Collected data
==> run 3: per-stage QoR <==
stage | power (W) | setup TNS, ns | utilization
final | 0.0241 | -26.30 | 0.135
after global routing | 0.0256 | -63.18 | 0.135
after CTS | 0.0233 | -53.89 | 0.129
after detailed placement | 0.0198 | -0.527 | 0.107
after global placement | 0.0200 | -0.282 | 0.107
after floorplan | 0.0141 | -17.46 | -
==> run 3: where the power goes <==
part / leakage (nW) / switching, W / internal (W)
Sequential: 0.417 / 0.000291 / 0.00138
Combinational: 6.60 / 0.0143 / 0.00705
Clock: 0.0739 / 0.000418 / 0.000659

= TASK PROMPT =
Copy out every line of the data in which the word "placement" is found.

= REPLY TO THE EXERCISE =
after detailed placement | 0.0198 | -0.527 | 0.107
after global placement | 0.0200 | -0.282 | 0.107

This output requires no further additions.